Structural, electronic properties and stability of tungsten mono- and semi-carbides: A first principles investigation

First principles calculations have been performed with the purpose to understand the comparative peculiarities of the structural, electronic properties and stability for all phases formed in the tungsten-carbon system: hexagonal and cubic mono-carbides WC and four polymorphs (α, β, γ and ε) of semi-carbide W₂C. All calculations were performed by means of the full-potential linearized augmented plane wave method (FLAPW). The generalized gradient approximation (GGA) in the Perdew-Burke-Ernzerhof (PBE) formalism was used for the exchange and correlation energy functional. The geometries of all WC and W₂C phases were optimized and their structural parameters and theoretical density were established. Besides, we have evaluated the formation energies (E_form) of all the tungsten carbides.

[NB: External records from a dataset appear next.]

### src/rtl/display_pkg.sv
// Shared constants and types for the multiplexed seven-segment display path.
// Segment patterns are active-low {g,f,e,d,c,b,a}.
package display_pkg;

  localparam int NUM_DIGITS = 3;

  localparam logic [6:0] SEG_0     = 7'h40;
  localparam logic [6:0] SEG_1     = 7'h79;
  localparam logic [6:0] SEG_2     = 7'h24;
  localparam logic [6:0] SEG_3     = 7'h30;
  localparam logic [6:0] SEG_4     = 7'h19;
  localparam logic [6:0] SEG_5     = 7'h12;
  localparam logic [6:0] SEG_6     = 7'h02;
  localparam logic [6:0] SEG_7     = 7'h78;
  localparam logic [6:0] SEG_8     = 7'h00;
  localparam logic [6:0] SEG_9     = 7'h10;
  localparam logic [6:0] SEG_BLANK = 7'h7F;
  localparam logic [6:0] SEG_DASH  = 7'h3F;

  typedef enum logic {DEAD, SHOW} state_t;

endpackage

### src/rtl/bcd_to_seg.sv
// Combinational BCD nibble to active-low segment decoder.
// Non-decimal nibbles (A-F) decode to a dash so bad input stays visible.
module bcd_to_seg
  import display_pkg::*;
(
  input  logic [3:0] nibble,
  output logic [6:0] seg
);

  always_comb begin
    seg = SEG_DASH;
    case (nibble)
      4'd0: seg = SEG_0;
      4'd1: seg = SEG_1;
      4'd2: seg = SEG_2;
      4'd3: seg = SEG_3;
      4'd4: seg = SEG_4;
      4'd5: seg = SEG_5;
      4'd6: seg = SEG_6;
      4'd7: seg = SEG_7;
      4'd8: seg = SEG_8;
      4'd9: seg = SEG_9;
      default: seg = SEG_DASH;
    endcase
  end

endmodule

### src/rtl/bcd_scan_display.sv
// Time-multiplexed 3-digit seven-segment driver with per-slot dead time and
// frame-synchronous input shadowing. Define LZ_BLANK_EN for leading-zero blanking.
module bcd_scan_display
  import display_pkg::*;
#(
  parameter int CLK_DIV = 50000,
  parameter int DEAD    = 16
) (
  input  logic        clk,
  input  logic        rst_n,
  input  logic [11:0] bcd,
  input  logic [7:0]  ndigits,
  output logic [6:0]  seg,
  output logic [2:0]  dig_sel,
  output logic        frame_done,
  output state_t      dbg_state
);

  localparam int CW = $clog2(CLK_DIV);
  localparam logic [CW-1:0] CYC_LAST = CW'(CLK_DIV - 1);
  localparam logic [CW-1:0] CYC_DEAD = CW'(DEAD);

  logic [CW-1:0] cyc, cyc_nxt;
  logic [1:0]    idx, idx_nxt;
  state_t        state, state_nxt;
  logic [11:0]   sh_bcd;
  logic [1:0]    sh_nd;
  logic          wrap;
  logic          frame_nxt;
  logic          show_nxt;
  logic          lz_blank;
  logic [3:0]    nibble;
  logic [6:0]    seg_dec;

  // Outputs are registered from next-cycle values so they line up with cyc.
  always_comb begin
    wrap      = (cyc == CYC_LAST);
    cyc_nxt   = wrap ? '0 : cyc + 1'b1;
    idx_nxt   = idx;
    if (wrap) idx_nxt = (idx == 2'd2) ? 2'd0 : idx + 2'd1;
    frame_nxt = (cyc_nxt == CYC_LAST) && (idx_nxt == 2'd2);
  end

  always_comb begin
    state_nxt = state;
    case (state)
      display_pkg::DEAD: if (cyc_nxt == CYC_DEAD) state_nxt = SHOW;
      SHOW:              if (wrap) state_nxt = display_pkg::DEAD;
      default:           state_nxt = display_pkg::DEAD;
    endcase
  end

  always_comb begin
    nibble   = 4'd0;
    lz_blank = 1'b0;
    case (idx_nxt)
      2'd0:    nibble = sh_bcd[3:0];
      2'd1:    nibble = sh_bcd[7:4];
      2'd2:    nibble = sh_bcd[11:8];
      default: nibble = 4'd0;
    endcase
`ifdef LZ_BLANK_EN
    // A digit is a leading zero when it and every enabled digit above it are zero.
    case (idx_nxt)
      2'd1:    lz_blank = (sh_bcd[7:4] == 4'd0) && ((sh_bcd[11:8] == 4'd0) || (sh_nd < 2'd3));
      2'd2:    lz_blank = (sh_bcd[11:8] == 4'd0);
      default: lz_blank = 1'b0;
    endcase
`else
    lz_blank = 1'b0;
`endif
    show_nxt = (state_nxt == SHOW) && (idx_nxt < sh_nd) && !lz_blank;
  end

  bcd_to_seg u_dec (
    .nibble (nibble),
    .seg    (seg_dec)
  );

  always_ff @(posedge clk or negedge rst_n) begin
    if (!rst_n) begin
      cyc        <= '0;
      idx        <= 2'd0;
      state      <= display_pkg::DEAD;
      sh_bcd     <= 12'd0;
      sh_nd      <= 2'd0;
      seg        <= SEG_BLANK;
      dig_sel    <= 3'b000;
      frame_done <= 1'b0;
    end else begin
      cyc        <= cyc_nxt;
      idx        <= idx_nxt;
      state      <= state_nxt;
      frame_done <= frame_nxt;
      seg        <= show_nxt ? seg_dec : SEG_BLANK;
      dig_sel    <= show_nxt ? (3'b001 << idx_nxt) : 3'b000;
      // Cycle 0 of every slot is dead, so the new shadow is never needed on the load edge.
      if (frame_done) begin
        sh_bcd <= bcd;
        sh_nd  <= (ndigits > 8'd3) ? 2'd3 : ndigits[1:0];
      end
    end
  end

  assign dbg_state = state;

endmodule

Based on our estimations we can arrange all investigated W-C phases depending on their stability in the following sequence: h-WC>ε-W₂C>β-W₂C>γ-W₂C>α-W₂C>c-WC. Here three carbides (h-WC, ε-W₂C and β-W₂C) are stable (E_form<0), γ-W₂C belongs to metastable systems (E_form∼0), whereas α-W₂C and c-WC appear to be unstable (E_form>0). Moreover, band structures, total and partial densities of states were obtained and analyzed systematically for all W-C phases in comparison with other available theoretical and experimental data.